**Exercise data**

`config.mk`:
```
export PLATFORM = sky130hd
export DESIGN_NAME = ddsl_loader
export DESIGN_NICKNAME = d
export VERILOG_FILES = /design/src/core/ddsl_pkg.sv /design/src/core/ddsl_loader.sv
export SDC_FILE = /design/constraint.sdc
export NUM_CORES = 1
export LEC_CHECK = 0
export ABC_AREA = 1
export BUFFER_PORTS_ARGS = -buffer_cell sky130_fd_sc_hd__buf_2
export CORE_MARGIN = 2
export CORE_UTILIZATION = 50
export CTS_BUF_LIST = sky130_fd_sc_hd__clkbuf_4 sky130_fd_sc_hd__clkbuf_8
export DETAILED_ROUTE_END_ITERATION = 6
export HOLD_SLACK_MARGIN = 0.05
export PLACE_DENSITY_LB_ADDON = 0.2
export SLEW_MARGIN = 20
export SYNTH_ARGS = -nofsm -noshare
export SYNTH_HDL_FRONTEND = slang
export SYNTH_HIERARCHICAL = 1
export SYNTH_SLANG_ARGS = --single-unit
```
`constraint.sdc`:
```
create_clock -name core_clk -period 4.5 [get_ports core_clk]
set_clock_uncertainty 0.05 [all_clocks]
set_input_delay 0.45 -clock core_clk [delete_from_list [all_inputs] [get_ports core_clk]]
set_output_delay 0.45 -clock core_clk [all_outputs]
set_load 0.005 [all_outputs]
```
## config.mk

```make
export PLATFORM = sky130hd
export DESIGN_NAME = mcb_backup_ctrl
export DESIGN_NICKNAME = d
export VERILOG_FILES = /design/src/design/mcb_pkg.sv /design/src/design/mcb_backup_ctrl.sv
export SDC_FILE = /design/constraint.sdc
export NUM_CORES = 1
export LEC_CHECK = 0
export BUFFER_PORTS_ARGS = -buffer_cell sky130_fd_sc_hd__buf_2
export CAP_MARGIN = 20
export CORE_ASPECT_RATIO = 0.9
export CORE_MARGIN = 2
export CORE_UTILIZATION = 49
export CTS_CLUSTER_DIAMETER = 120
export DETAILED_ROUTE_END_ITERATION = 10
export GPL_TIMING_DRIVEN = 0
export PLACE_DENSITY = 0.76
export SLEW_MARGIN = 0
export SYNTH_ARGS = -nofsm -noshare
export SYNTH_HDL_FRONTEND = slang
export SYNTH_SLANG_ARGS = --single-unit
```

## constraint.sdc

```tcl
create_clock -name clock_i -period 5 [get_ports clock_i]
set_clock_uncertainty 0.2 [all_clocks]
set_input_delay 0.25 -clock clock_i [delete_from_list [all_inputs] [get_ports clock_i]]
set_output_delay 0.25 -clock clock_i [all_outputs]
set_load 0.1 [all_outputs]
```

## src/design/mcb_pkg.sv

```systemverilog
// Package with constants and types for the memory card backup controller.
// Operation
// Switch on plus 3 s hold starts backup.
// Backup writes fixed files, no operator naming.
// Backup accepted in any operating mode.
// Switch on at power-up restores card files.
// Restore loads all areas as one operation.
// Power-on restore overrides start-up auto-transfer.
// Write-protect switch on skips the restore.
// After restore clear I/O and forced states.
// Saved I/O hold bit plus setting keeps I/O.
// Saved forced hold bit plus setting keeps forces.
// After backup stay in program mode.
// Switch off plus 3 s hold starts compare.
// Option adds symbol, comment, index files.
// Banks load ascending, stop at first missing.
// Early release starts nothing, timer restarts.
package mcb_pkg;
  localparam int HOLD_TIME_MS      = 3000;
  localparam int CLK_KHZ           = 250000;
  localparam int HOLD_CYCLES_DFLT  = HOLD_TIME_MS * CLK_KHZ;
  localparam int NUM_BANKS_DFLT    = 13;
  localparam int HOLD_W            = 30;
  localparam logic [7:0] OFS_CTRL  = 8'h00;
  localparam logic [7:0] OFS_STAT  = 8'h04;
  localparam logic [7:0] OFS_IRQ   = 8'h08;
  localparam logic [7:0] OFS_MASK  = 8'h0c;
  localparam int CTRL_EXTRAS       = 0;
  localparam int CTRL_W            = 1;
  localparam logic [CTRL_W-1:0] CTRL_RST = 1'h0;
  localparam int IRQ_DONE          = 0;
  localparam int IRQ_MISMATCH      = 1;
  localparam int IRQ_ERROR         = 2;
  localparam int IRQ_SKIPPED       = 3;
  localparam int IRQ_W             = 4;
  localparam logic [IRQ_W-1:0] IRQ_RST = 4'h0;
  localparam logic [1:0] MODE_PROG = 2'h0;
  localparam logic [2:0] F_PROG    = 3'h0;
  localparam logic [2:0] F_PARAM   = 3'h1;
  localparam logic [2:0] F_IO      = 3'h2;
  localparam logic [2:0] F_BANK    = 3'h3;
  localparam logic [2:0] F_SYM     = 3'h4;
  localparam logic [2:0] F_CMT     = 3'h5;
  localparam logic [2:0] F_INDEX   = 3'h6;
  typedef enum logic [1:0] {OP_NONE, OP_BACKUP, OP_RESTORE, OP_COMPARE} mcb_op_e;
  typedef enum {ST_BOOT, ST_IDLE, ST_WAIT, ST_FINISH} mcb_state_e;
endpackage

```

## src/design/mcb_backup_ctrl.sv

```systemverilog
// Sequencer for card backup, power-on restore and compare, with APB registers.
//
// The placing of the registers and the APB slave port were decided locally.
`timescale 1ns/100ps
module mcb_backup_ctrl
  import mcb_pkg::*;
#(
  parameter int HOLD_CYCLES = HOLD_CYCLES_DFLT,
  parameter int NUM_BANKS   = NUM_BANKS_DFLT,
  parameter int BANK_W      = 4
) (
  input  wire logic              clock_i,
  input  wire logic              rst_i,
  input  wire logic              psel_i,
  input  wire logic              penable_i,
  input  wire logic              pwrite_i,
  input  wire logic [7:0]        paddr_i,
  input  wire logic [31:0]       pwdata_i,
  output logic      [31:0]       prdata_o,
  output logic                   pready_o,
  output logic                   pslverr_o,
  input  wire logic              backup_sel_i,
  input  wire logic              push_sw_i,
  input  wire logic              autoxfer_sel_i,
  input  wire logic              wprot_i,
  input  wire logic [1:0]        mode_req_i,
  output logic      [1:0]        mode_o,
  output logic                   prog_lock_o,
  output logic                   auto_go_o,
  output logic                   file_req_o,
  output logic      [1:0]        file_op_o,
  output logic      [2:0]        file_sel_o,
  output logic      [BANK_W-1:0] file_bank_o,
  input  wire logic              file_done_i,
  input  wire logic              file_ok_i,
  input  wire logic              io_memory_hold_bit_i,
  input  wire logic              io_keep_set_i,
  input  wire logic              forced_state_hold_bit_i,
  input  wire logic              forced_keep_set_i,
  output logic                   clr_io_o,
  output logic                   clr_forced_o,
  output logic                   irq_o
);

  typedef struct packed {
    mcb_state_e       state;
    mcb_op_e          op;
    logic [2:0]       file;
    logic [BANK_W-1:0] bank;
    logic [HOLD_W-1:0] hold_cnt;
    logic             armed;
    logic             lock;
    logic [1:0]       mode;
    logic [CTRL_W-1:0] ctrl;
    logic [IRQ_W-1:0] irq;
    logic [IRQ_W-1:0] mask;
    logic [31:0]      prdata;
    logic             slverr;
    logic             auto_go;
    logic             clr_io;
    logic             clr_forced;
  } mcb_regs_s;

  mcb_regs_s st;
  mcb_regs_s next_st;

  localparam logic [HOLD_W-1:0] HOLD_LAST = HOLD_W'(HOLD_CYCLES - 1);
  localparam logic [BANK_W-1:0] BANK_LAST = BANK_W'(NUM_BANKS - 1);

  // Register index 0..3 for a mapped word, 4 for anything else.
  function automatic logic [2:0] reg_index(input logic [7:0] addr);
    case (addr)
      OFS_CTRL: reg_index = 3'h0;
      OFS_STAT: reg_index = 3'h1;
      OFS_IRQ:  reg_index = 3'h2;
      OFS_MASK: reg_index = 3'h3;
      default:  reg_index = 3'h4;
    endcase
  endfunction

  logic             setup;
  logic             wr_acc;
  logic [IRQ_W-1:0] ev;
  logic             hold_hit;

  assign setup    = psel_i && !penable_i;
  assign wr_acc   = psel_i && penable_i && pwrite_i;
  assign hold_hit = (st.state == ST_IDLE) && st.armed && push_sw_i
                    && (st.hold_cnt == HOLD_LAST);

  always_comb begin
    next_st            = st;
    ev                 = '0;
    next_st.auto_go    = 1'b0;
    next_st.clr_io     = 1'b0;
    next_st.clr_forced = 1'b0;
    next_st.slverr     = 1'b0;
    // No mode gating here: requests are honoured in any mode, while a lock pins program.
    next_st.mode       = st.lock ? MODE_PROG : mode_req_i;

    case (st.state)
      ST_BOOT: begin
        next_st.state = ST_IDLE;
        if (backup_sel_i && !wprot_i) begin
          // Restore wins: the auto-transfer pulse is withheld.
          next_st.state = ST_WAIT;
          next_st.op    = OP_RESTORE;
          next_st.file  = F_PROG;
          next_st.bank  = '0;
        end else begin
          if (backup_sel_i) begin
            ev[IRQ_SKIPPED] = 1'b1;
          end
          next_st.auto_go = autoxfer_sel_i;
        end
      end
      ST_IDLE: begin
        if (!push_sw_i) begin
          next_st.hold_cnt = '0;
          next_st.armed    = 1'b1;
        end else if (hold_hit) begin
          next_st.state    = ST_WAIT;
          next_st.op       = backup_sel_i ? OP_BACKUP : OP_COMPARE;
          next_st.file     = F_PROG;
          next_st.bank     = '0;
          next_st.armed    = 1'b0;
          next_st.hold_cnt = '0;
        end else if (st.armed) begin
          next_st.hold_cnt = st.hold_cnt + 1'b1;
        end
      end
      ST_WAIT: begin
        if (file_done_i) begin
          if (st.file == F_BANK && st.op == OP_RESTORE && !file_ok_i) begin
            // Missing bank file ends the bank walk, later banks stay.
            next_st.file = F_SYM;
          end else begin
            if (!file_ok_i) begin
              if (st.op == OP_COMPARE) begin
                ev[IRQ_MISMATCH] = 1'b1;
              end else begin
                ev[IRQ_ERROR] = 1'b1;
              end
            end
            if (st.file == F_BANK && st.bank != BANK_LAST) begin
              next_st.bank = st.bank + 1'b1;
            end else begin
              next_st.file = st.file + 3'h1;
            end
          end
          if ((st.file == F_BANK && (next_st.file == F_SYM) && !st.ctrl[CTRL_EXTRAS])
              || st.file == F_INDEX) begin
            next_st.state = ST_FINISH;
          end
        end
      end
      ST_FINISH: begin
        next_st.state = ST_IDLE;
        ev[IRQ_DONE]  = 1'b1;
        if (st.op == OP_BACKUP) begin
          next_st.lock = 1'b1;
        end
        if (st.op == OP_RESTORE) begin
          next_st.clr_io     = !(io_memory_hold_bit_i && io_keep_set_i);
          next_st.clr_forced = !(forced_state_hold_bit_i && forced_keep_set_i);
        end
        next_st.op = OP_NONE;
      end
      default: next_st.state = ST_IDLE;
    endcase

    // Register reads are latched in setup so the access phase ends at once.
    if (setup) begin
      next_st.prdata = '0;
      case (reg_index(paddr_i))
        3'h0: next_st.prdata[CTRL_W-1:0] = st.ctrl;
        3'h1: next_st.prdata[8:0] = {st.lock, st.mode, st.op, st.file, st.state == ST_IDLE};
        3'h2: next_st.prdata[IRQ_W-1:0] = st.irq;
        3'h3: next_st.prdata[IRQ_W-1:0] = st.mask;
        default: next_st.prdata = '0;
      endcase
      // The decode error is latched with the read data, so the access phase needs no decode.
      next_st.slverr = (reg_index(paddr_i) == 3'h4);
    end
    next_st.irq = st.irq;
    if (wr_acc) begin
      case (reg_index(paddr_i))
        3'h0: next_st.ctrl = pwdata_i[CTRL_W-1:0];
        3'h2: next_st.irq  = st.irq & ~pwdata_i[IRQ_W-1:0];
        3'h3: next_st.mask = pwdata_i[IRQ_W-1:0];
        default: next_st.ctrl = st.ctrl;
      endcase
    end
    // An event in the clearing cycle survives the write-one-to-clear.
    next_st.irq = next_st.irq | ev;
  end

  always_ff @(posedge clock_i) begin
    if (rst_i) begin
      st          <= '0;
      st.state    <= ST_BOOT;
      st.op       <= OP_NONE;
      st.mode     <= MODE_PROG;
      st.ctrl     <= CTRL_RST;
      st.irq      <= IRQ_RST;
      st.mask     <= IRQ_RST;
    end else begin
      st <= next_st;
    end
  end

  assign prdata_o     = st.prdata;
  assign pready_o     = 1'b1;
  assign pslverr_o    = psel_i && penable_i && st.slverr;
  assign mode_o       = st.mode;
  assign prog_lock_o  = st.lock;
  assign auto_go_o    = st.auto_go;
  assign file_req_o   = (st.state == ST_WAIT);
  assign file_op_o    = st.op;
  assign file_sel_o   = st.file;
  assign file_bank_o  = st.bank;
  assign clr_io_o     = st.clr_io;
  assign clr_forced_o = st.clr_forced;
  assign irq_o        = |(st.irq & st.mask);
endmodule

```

**Directions for this task**
Please give the number of lines in the entries that contain the word "After", and nothing besides it.

**Task answer**
2